This creates a .svp/ directory and generates the appropriate skill file for your AI tool. Then use /forge (or equivalent) in your AI tool to start the guided workflow.

Migration

Migration is automatic by default when forge opens an existing .svp/ project.

Most users do not need to care about schema internals or run manual migration steps.

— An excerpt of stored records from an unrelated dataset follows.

### config.mk
export PLATFORM = sky130hd
export DESIGN_NAME = virtual_uart_host_bridge
export DESIGN_NICKNAME = d
export VERILOG_FILES = /design/src/rtl/virtual_uart_host_bridge.sv
export SDC_FILE = /design/constraint.sdc
export NUM_CORES = 1
export LEC_CHECK = 0
export CAP_MARGIN = 20
export CORE_MARGIN = 10
export CORE_UTILIZATION = 39
export DETAILED_ROUTE_END_ITERATION = 8
export PLACE_DENSITY = 0.87
export RECOVER_POWER = 25
export REMOVE_ABC_BUFFERS = 1
export SETUP_SLACK_MARGIN = 0.05
export SKIP_LAST_GASP = 1
export SLEW_MARGIN = 5
export SYNTH_ARGS = -nofsm -noshare
export SYNTH_HDL_FRONTEND = slang
export SYNTH_SLANG_ARGS = --single-unit
export TNS_END_PERCENT = 50
### constraint.sdc
create_clock -name clock_i -period 4.6 [get_ports clock_i]
set_clock_uncertainty 0.2 [all_clocks]
set_input_delay 0.92 -clock clock_i [delete_from_list [all_inputs] [get_ports clock_i]]
set_output_delay 0.92 -clock clock_i [all_outputs]
set_load 0.02 [all_outputs]
### src/rtl/virtual_uart_host_bridge.sv
// Host-side AXI-lite master for the virtual UART: drains TX bytes on interrupt into a
// local FIFO and injects RX bytes once the UART reports its RX register free.
module virtual_uart_host_bridge #(
    parameter int unsigned                 LOCAL_DATA_WIDTH = 32,
    parameter int unsigned                 LOCAL_ADDR_WIDTH = 32,
    parameter int unsigned                 LOCAL_ID_WIDTH   = 32,
    parameter logic [LOCAL_ADDR_WIDTH-1:0] UART_BASE_ADDR   = '0,
    parameter int unsigned                 TX_FIFO_DEPTH    = 4
) (
    input  logic                          clock_i,
    input  logic                          reset_ni,
    input  logic                          int_xdma_i,
    output logic [LOCAL_ID_WIDTH-1:0]     m_axilite_awid_o,
    output logic [LOCAL_ADDR_WIDTH-1:0]   m_axilite_awaddr_o,
    output logic                          m_axilite_awvalid_o,
    input  logic                          m_axilite_awready_i,
    output logic [LOCAL_DATA_WIDTH-1:0]   m_axilite_wdata_o,
    output logic [LOCAL_DATA_WIDTH/8-1:0] m_axilite_wstrb_o,
    output logic                          m_axilite_wvalid_o,
    input  logic                          m_axilite_wready_i,
    input  logic [LOCAL_ID_WIDTH-1:0]     m_axilite_bid_i,
    input  logic [1:0]                    m_axilite_bresp_i,
    input  logic                          m_axilite_bvalid_i,
    output logic                          m_axilite_bready_o,
    output logic [LOCAL_ID_WIDTH-1:0]     m_axilite_arid_o,
    output logic [LOCAL_ADDR_WIDTH-1:0]   m_axilite_araddr_o,
    output logic                          m_axilite_arvalid_o,
    input  logic                          m_axilite_arready_i,
    input  logic [LOCAL_ID_WIDTH-1:0]     m_axilite_rid_i,
    input  logic [LOCAL_DATA_WIDTH-1:0]   m_axilite_rdata_i,
    input  logic [1:0]                    m_axilite_rresp_i,
    input  logic                          m_axilite_rvalid_i,
    output logic                          m_axilite_rready_o,
    output logic [7:0]                    tx_data_o,
    output logic                          tx_valid_o,
    input  logic                          tx_ready_i,
    input  logic [7:0]                    rx_data_i,
    input  logic                          rx_valid_i,
    output logic                          rx_ready_o,
    output logic                          err_o
);

    localparam int unsigned PTR_W = (TX_FIFO_DEPTH > 1) ? $clog2(TX_FIFO_DEPTH) : 1;
    localparam int unsigned CNT_W = PTR_W + 1;
    localparam logic [1:0]  RESP_OKAY = 2'b00;

    localparam logic [LOCAL_ADDR_WIDTH-1:0] ADDR_RX     = UART_BASE_ADDR;
    localparam logic [LOCAL_ADDR_WIDTH-1:0] ADDR_TX     = UART_BASE_ADDR + LOCAL_ADDR_WIDTH'(4);
    localparam logic [LOCAL_ADDR_WIDTH-1:0] ADDR_STATUS = UART_BASE_ADDR + LOCAL_ADDR_WIDTH'(8);
    localparam logic [LOCAL_ADDR_WIDTH-1:0] ADDR_ACK    = UART_BASE_ADDR + LOCAL_ADDR_WIDTH'(16);

    typedef enum logic [3:0] {
        IDLE, TX_AR, TX_R, ACK_W, ACK_B, ST_AR, ST_R, RX_W, RX_B
    } state_e;

    state_e           state_q;
    logic [7:0]       rx_byte_q;
    logic [7:0]       mem_q [TX_FIFO_DEPTH];
    logic [PTR_W-1:0] wptr_q;
    logic [PTR_W-1:0] rptr_q;
    logic [CNT_W-1:0] count_q;
    logic             fifo_full;
    logic             push;
    logic             pop;
    logic             aw_done;
    logic             w_done;
    logic             unused_inputs;

    assign m_axilite_awid_o = '0;
    assign m_axilite_arid_o = '0;
    assign unused_inputs = ^{m_axilite_bid_i, m_axilite_rid_i,
                             m_axilite_rdata_i[LOCAL_DATA_WIDTH-1:8]};

    assign fifo_full  = (count_q == CNT_W'(TX_FIFO_DEPTH));
    assign tx_valid_o = (count_q != '0);
    assign tx_data_o  = mem_q[rptr_q];

    always_comb begin
        push    = (state_q == TX_R) && m_axilite_rvalid_i && (m_axilite_rresp_i == RESP_OKAY);
        pop     = tx_valid_o && tx_ready_i;
        aw_done = !m_axilite_awvalid_o || m_axilite_awready_i;
        w_done  = !m_axilite_wvalid_o  || m_axilite_wready_i;
    end

    always_ff @(posedge clock_i or negedge reset_ni) begin
        if (!reset_ni) begin
            wptr_q  <= '0;
            rptr_q  <= '0;
            count_q <= '0;
            for (int unsigned i = 0; i < TX_FIFO_DEPTH; i++) begin
                mem_q[i] <= '0;
            end
        end else begin
            if (push) begin
                mem_q[wptr_q] <= m_axilite_rdata_i[7:0];
                wptr_q        <= wptr_q + PTR_W'(1);
            end
            if (pop) begin
                rptr_q <= rptr_q + PTR_W'(1);
            end
            unique case ({push, pop})
                2'b10:   count_q <= count_q + CNT_W'(1);
                2'b01:   count_q <= count_q - CNT_W'(1);
                default: count_q <= count_q;
            endcase
        end
    end

    always_ff @(posedge clock_i or negedge reset_ni) begin
        if (!reset_ni) begin
            state_q             <= IDLE;
            rx_byte_q           <= '0;
            m_axilite_awaddr_o  <= '0;
            m_axilite_awvalid_o <= 1'b0;
            m_axilite_wdata_o   <= '0;
            m_axilite_wstrb_o   <= '0;
            m_axilite_wvalid_o  <= 1'b0;
            m_axilite_bready_o  <= 1'b0;
            m_axilite_araddr_o  <= '0;
            m_axilite_arvalid_o <= 1'b0;
            m_axilite_rready_o  <= 1'b0;
            rx_ready_o          <= 1'b0;
            err_o               <= 1'b0;
        end else begin
            rx_ready_o <= 1'b0;
            unique case (state_q)
                IDLE: begin
                    if (int_xdma_i && !fifo_full) begin
                        m_axilite_araddr_o  <= ADDR_TX;
                        m_axilite_arvalid_o <= 1'b1;
                        state_q             <= TX_AR;
                    // the source drops rx_valid_i one cycle after the rx_ready_o pulse
                    end else if (rx_valid_i && !rx_ready_o) begin
                        rx_byte_q           <= rx_data_i;
                        m_axilite_araddr_o  <= ADDR_STATUS;
                        m_axilite_arvalid_o <= 1'b1;
                        state_q             <= ST_AR;
                    end
                end
                TX_AR: begin
                    if (m_axilite_arready_i) begin
                        m_axilite_arvalid_o <= 1'b0;
                        m_axilite_rready_o  <= 1'b1;
                        state_q             <= TX_R;
                    end
                end
                ST_AR: begin
                    if (m_axilite_arready_i) begin
                        m_axilite_arvalid_o <= 1'b0;
                        m_axilite_rready_o  <= 1'b1;
                        state_q             <= ST_R;
                    end
                end
                TX_R: begin
                    if (m_axilite_rvalid_i) begin
                        m_axilite_rready_o  <= 1'b0;
                        if (m_axilite_rresp_i != RESP_OKAY) begin
                            err_o <= 1'b1;
                        end
                        m_axilite_awaddr_o  <= ADDR_ACK;
                        m_axilite_wdata_o   <= LOCAL_DATA_WIDTH'(1);
                        m_axilite_wstrb_o   <= '1;
                        m_axilite_awvalid_o <= 1'b1;
                        m_axilite_wvalid_o  <= 1'b1;
                        state_q             <= ACK_W;
                    end
                end
                ST_R: begin
                    if (m_axilite_rvalid_i) begin
                        m_axilite_rready_o <= 1'b0;
                        if (m_axilite_rresp_i != RESP_OKAY) begin
                            err_o   <= 1'b1;
                            state_q <= IDLE;
                        end else if (!m_axilite_rdata_i[0]) begin
                            m_axilite_awaddr_o  <= ADDR_RX;
                            m_axilite_wdata_o   <= LOCAL_DATA_WIDTH'(rx_byte_q);
                            m_axilite_wstrb_o   <= '1;
                            m_axilite_awvalid_o <= 1'b1;
                            m_axilite_wvalid_o  <= 1'b1;
                            state_q             <= RX_W;
                        end else begin
                            state_q <= IDLE;
                        end
                    end
                end
                ACK_W, RX_W: begin
                    if (m_axilite_awready_i) begin
                        m_axilite_awvalid_o <= 1'b0;
                    end
                    if (m_axilite_wready_i) begin
                        m_axilite_wvalid_o <= 1'b0;
                    end
                    if (aw_done && w_done) begin
                        m_axilite_bready_o <= 1'b1;
                        if (state_q == ACK_W) begin
                            state_q <= ACK_B;
                        end else begin
                            state_q <= RX_B;
                        end
                    end
                end
                ACK_B, RX_B: begin
                    if (m_axilite_bvalid_i) begin
                        m_axilite_bready_o <= 1'b0;
                        if (m_axilite_bresp_i != RESP_OKAY) begin
                            err_o <= 1'b1;
                        end
                        if (state_q == RX_B) begin
                            rx_ready_o <= 1'b1;
                        end
                        state_q <= IDLE;
                    end
                end
                default: state_q <= IDLE;
            endcase
        end
    end

endmodule

==> results of run 1 <==
flip-flops by register name, summed over array words and instances (netlist names):
register and flops:
count_q 3, err_o 1, m_axilite_araddr_o 2, m_axilite_arvalid_o 1, m_axilite_awaddr_o 1, m_axilite_awvalid_o 1
m_axilite_bready_o 1, m_axilite_rready_o 1, m_axilite_wdata_o 8, m_axilite_wstrb_o 1, m_axilite_wvalid_o 1, mem_q 32
rptr_q 2, rx_byte_q 8, rx_ready_o 1, state_q 4, wptr_q 2
cell usage in the layout, fill, tap and decap left out, types with 3 or more instances in the layout:
master / Yosys / final
conb_1: 1 / 149
clkbuf_16: 0 / 9
ha_1: 5 / 5
dfrtp_1: 70 / 70
bufinv_16: 0 / 3
o21ai_0: 8 / 8
a22o_1: 8 / 8
inv_1: 11 / 11
xnor2_1: 5 / 5
xor2_1: 3 / 3
mux2_2: 38 / 38
clkinv_2: 0 / 3
nand2_1: 14 / 14
a21oi_1: 9 / 9
nand2b_1: 3 / 3
nor2_1: 10 / 10
mux4_2: 8 / 8
clkdlybuf4s50_1: 0 / 59
nand2_2: 4 / 4
logic make-up (layout without fill, tap and decap cells):
group,Yosys count,count (layout),synth area share [%]
AOI/OAI and AO/OA,40,40,6.176
xor gates and xnor gates,8,8,1.594
adders and majority gates,6,6,1.878
DFF,70,70,39.84
other,1,149,0.08529
muxes,49,49,14.57
and+or+nand+nor,56,56,7.826
buffers and inverters,169,89,28.03
stage by stage:
stage                     instances  worst slack, ps
after detailed placement        590            991.1
final                           607             1242
after global routing            607            980.8
after floorplan                 389             1805
after global placement          590             1064
after CTS                       606             1186
path summary, 6_finish.rpt:
check	to	slack, ps	from
min in group asynchronous	m_axilite_wdata_o[5]	350	reset_ni
worst min-delay path	m_axilite_wdata_o[4]	290	rx_byte_q[4]
worst max-delay path	tx_data_o[4]	1240	rptr_q[0]
worst max register to register	count_q[1]	1770	state_q[1]
max in group asynchronous	mem_q[29]	1490	reset_ni
worst min register to register	m_axilite_wdata_o[4]	290	rx_byte_q[4]
power by group through the flow:
stage	Sequential, mW	Clock, mW	Combinational (mW)
after floorplan	1.02	0	0.576
after global placement	0.974	0	0.917
final	0.986	0.780	0.953
after global routing	1.02	0.824	1.03
after detailed placement	0.994	0	0.944
after CTS	0.987	0.795	0.956
layout make-up:
cell class / count / area, µm²
clock buffers: 9 / 225.2
clock inverters: 7 / 112.6
fillers: 1008 / 6056
inverters: 11 / 41.29
multi-input cells: 308 / 1968
flip-flops and latches: 70 / 1752
well taps: 140 / 175.2
repair buffers: 62 / 605.6
routing by layer:
metal / track usage, % / vias to the layer above
li1: - / 1175
met1: 12.22 / 1275
met2: 19.60 / 141
met3: 5.705 / 4
met4: 3.215 / 0
met5: 0 / -
worst max-delay path, delay by kind of cell, from the launching register on:
kind | cells | cell delay (ps)
mux | 1 | 600
buf+inv | 1 | 580
flops | 1 | 740
==> summary.txt, run 1 <==
Run status
  • Status: complete, but fails checks
  • Failing checks: capacitance limit, slew limit

Clock network
  • CTS clk-pin slew, worst paths: 60 ps
  • Clock Path Buffers: 2
  • Clock root cell: clkbuf_16
  • CTS tree: yes
  • Cts bufs inserted: 9
  • TritonCTS sink count: 70
  • Post-CTS Hold Buffers: 0
  • Cts repair resizes: 0
  • Worst skew pair latency: 320 ps
  • Post-CTS setup buffer count: 0
  • H-Tree Level Count: 3

Power
  • PwrDens: 557.2 nW/µm²
  • Switching Power: 0.9456 mW
  • Switching share of power: 34.78%
  • Comb power frac: 35.0%
  • Clk pwr share: 28.7%
  • Power Total: 2.719 mW
  • Part of the power in registers: 36.3%
  • Worst vdd ir: 0.2370 mV
  • Pleak: 2.407 nW
  • P_int: 1.773 mW

STA
  • Fin crit share: 73.01%
  • Period minus WS final: 3358 ps
  • Fin Setup TNS: 0 ps
  • Slew Limit Fails: 40
  • Setup Viol. Count Final: 0
  • Final hold vios: 0
  • Least-Margin Pin Slew: 2039 ps
  • Slew headroom: -35.93%
  • Final hold slack: 287.0 ps
  • FMAX: 0.2978 GHz
  • RSZ-0062 raised after global routing: false

Setup path
  • Worst EP arrival: 2240 ps
  • Endpoint class of the critical path: primary output
  • CP Data Required Time: 3480 ps
  • Slowest cell on crit path: dfrtp_1
  • Crit Path Class: reg -> out
  • Worst Reg2Reg Path Length in Cells: 7
  • Crit-path max FO: 10
  • Critical path startpoint category: register
  • Slowest stage delay, CP: 740 ps
  • Crit path cell chain: mux4_2, clkdlybuf4s50_1

Detailed routing
  • Met2 WL: 4895 µm
  • Antenna Violating Nets Remaining: 0
  • Via count: 2595
  • Routed vias/inst: 4.275
  • Highest Signal Layer: met4
  • DRT Wirelength: 9701 µm
  • Mean routed wirelength per cell: 15.98 µm
  • Metal-1 WL: 3720 µm
  • Detailed Route Iter0 Violations: 87
  • DRC: 0
  • Routed wl met3: 1057 µm
  • Drt pass-1 iters: 4

GRT
  • Gr usage total: 11.45%
  • Total grt overflow: 0
  • Initial antenna violation count: 0
  • Largest net degree at the start of global routing: 50
  • Vias in the first global route: 2756
  • First-pass GRT wire length: 15010 µm

Placement
  • Post-DP HPWL: 7644 µm
  • I/O Buffers: 60
  • Final Wtd Congestion: 0.7980
  • Placed instance area: 4539 µm²

Synthesis
  • FF+latch count, synth: 70
  • Yosys top cell by area: dfrtp_1
  • Seq/Total Area, Yosys: 39.84%
  • Synthesized area: 4397 µm²
  • Ys flop type: dfrtp_1
  • Most frequent cell after synthesis: buf_4
  • Top cells by count, synth: buf_4 (154), dfrtp_1 (70), mux2_2 (38), nand2_1 (14), inv_1 (11)
  • Async SR Flop Fraction: 100.0%
  • Synth area leaders: dfrtp_1 (40%), buf_4 (26%), mux2_2 (9.7%)
  • Syn Area/Cell: 11.02 µm²
  • Synth warnings: 0
  • Count of flip-flops with a built-in enable after synthesis: 0
  • Mapped Cells: 399
  • Synth cell types: 54
  • Synth top area share: 39.84%

Final layout
  • Diode count: 0
  • Fin util: 44.62%
  • Share of cells above drive strength 1: 17.56%
  • NumNets Final: 586
  • Design area: 4880 µm²
  • Synth-to-layout area growth: 10.98%

Die
  • Core ar.: 10940 µm²
  • Die area: 15920 µm²
  • Chip Width: 126.2 µm
  • Die Y: 126.2 µm
  • # IOs: 298
  • FP Rows: 38
  • Initial core utilization: 40.21%

Min path
  • Hold Path Depth: 1
  • Hold Crit Class: reg -> reg

Job
  • Max-Cap Viols: 1
No activity file was read; power rests on OpenSTA's default activity.
==> inputs of run 2 (changes only) <==
Settings changed: CORE_UTILIZATION 39 to 36, PLACE_DENSITY 0.87 to 0.81.
Clock period 4.6 ns to 3.4 ns, I/O delays scaled along.
==> run 2 against run 1 <==
The flow still finishes with violations (capacitance limit, slew limit). Sequential share of layout area rose by 0.19 points. Design area fell by 0.51%. First-iteration DRC count shrank 40%. Critical path depth stayed put. Worst hold slack got worse by 4.6 ps. Critical endpoint is now tx_data_o[0].
==> summary.txt, run 2 (synthesized netlist as in run 1, its figures left out) <==
Run status
  • Status: complete, but fails checks
  • Failing checks: capacitance limit, slew limit

Setup path
  • Worst reg2reg setup slack: 940 ps
  • Critical path startpoint category: register
  • Crit path cell chain: mux4_2, clkdlybuf4s50_1
  • Crit Path Class: reg -> out
  • Reg-to-Reg End: count_q[2]
  • Worst Setup SP: rptr_q[0]
  • Crit-path max FO: 10
  • Reg2Reg Launch Point: state_q[0]
  • Worst EP arrival: 2220 ps
  • Slowest cell on crit path: dfrtp_1
  • Slowest stage delay, CP: 730 ps
  • Worst Reg2Reg Path Length in Cells: 9
  • CP Data Required Time: 2520 ps
  • CP endpoint: tx_data_o[0]
  • Endpoint class of the critical path: primary output

Die
  • # IOs: 298
  • Die Y: 130.5 µm
  • Die area: 17030 µm²
  • FP Rows: 40
  • Chip Width: 130.5 µm
  • Initial core utilization: 36.76%
  • Core ar.: 11960 µm²

STA
  • RSZ-0062 raised after global routing: false
  • Final hold slack: 282.4 ps
  • Least-Margin Pin Slew: 1721 ps
  • FMAX: 0.3223 GHz
  • Final worst slack: 296.9 ps
  • Fin crit share: 91.27%
  • Slew headroom: -14.70%
  • Slew Limit Fails: 71
  • Period minus WS final: 3103 ps
  • Setup Viol. Count Final: 0
  • Fin Setup TNS: 0 ps
  • Final hold vios: 0

Detailed routing
  • DRT Wirelength: 9482 µm
  • Mean routed wirelength per cell: 15.44 µm
  • Antenna Violating Nets Remaining: 0
  • Detailed Route Iter0 Violations: 52
  • DRC: 0
  • Routed vias/inst: 4.274
  • Drt pass-1 iters: 4
  • Via count: 2624

Clock network
  • CTS tree: yes
  • Clock root cell: clkbuf_16
  • Worst skew pair latency: 320 ps
  • Cts repair resizes: 0
  • TritonCTS sink count: 70
  • Cts bufs inserted: 9
  • Post-CTS Hold Buffers: 0
  • H-Tree Level Count: 3
  • Clock Path Buffers: 2
  • CTS clk-pin slew, worst paths: 50 ps
  • Post-CTS setup buffer count: 0

GRT
  • Largest net degree at the start of global routing: 71
  • First-pass GRT wire length: 13500 µm
  • Initial antenna violation count: 0
  • Total grt overflow: 0
  • Gr usage total: 10.11%
  • Vias in the first global route: 2590

Final layout
  • NumNets Final: 586
  • Fin util: 40.59%
  • Commonest cells after routing, fill and taps aside: conb_1 (149), dfrtp_1 (70), clkdlybuf4s50_1 (59)
  • Design area: 4855 µm²
  • Max reg flops: 32
  • Biggest regs: mem_q: 32 flops, m_axilite_wdata_o: 8 flops, rx_byte_q: 8 flops
  • Most common cell after layout, fill and taps aside: conb_1
  • Fill cells: 1140
  • Share of cells above drive strength 1: 17.77%
  • Diode count: 0
  • Post-route insts no fill: 614
  • Synth-to-layout area growth: 10.42%
  • Largest reg by FF count: mem_q

Placement
  • Placed cell count: 598
  • Post-DP HPWL: 7526 µm
  • Placed instance area: 4556 µm²
  • Place WS: 366.5 ps
  • I/O Buffers: 60
  • Final Wtd Congestion: 0.7596

Power
  • Pleak: 2.390 nW
  • Power Total: 3.542 mW
  • PwrDens: 729.6 nW/µm²
  • Worst vdd ir: 0.2561 mV

Min path
  • Hold Crit Class: reg -> reg

Job
  • Max-Cap Viols: 1
[run 2: how the worst min path moves through the flow]
stage | endpoint | depth (start not counted) | start | slack (ps)
6_report | err_o | 1 | err_o | 280
2_1_floorplan | count_q[0] | 0 | reset_ni | 180
3_3_place_gp | count_q[2] | 1 | count_q[2] | 260
4_1_cts | m_axilite_araddr_o[2] | 1 | m_axilite_araddr_o[2] | 290
3_5_place_dp | m_axilite_araddr_o[2] | 1 | m_axilite_araddr_o[2] | 280
5_1_grt | count_q[2] | 1 | count_q[2] | 300
[run 2: critical path: cells and delay by family, from the launching register on]
family | cells | cell delay [ps]
DFF | 1 | 730
muxes | 1 | 610
buffers and inverters | 1 | 560
[run 2: routing by layer]
metal  share of wire, %  track usage, %  wire length [µm]
met1                 37           10.61              3467
met2                 52           18.61              4923
met3                 10           3.022               967
met4                1.3           3.728               123
met5                  0               0                 0
[run 2: final cells by class]
| class | instances | area, µm² | area share [%] |
|---|---|---|---|
| clock buffer | 11 | 242.7 | 5.000 |
| clock inverter | 5 | 58.81 | 1.211 |
| inverter | 11 | 41.29 | 0.8505 |
| multi-input combinational | 308 | 1968 | 40.54 |
| sequential | 70 | 1752 | 36.08 |
| tap | 147 | 183.9 | 3.789 |
| timing repair buffer | 62 | 608.1 | 12.53 |
[run 2: power by group]
part	total, mW	internal [mW]	switching (mW)
clock network	0.931	0.587	0.344
registers	1.33	1.07	0.253
logic	1.29	0.615	0.670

If migration fails, follow the public migration note for the target schema, such as docs/migrations/2.0.0.md.

How It Works

SVP models software as a one-way semantic governance chain:

L5 Intent → L4 Architecture → L3 Contracts → L2 Mapping → L1 Code
                                      │
                                      └─ file/fn governance

You design most behavior at L3 (what each module accepts, returns, and enforces). AI compiles L3 down to working code, while file/function manifests govern implementation boundaries: file ownership, exported entry points, function signatures, preconditions, postconditions, and runtime policy. When requirements change, update the semantic source and recompile — like changing a .cpp and rebuilding, not patching a .so.

The Five Layers

Layer What it captures Who edits
L5 Blueprint System intent, domains, constraints Human
L4 Flow Process orchestration, data flow between modules Human
L3 Block Module contracts: inputs, outputs, validation rules Human
L2 Code Block L3 ↔ L1 file mappings, reconciliation hashes Auto-generated
L1 Code Implementation source code AI-compiled

Governance Manifests

Manifest What it captures Who edits
File manifest File path, ownership, exports, dependency boundary, plugin groups Toolchain + AI
Function manifest Export name, signature, preconditions, postconditions, plugin policy Toolchain + AI

Key Concepts

L3 is the contract. Not documentation, not comments — L3 constraints are the specification that AI compiles from. The more precise your L3, the more accurate the compiled code.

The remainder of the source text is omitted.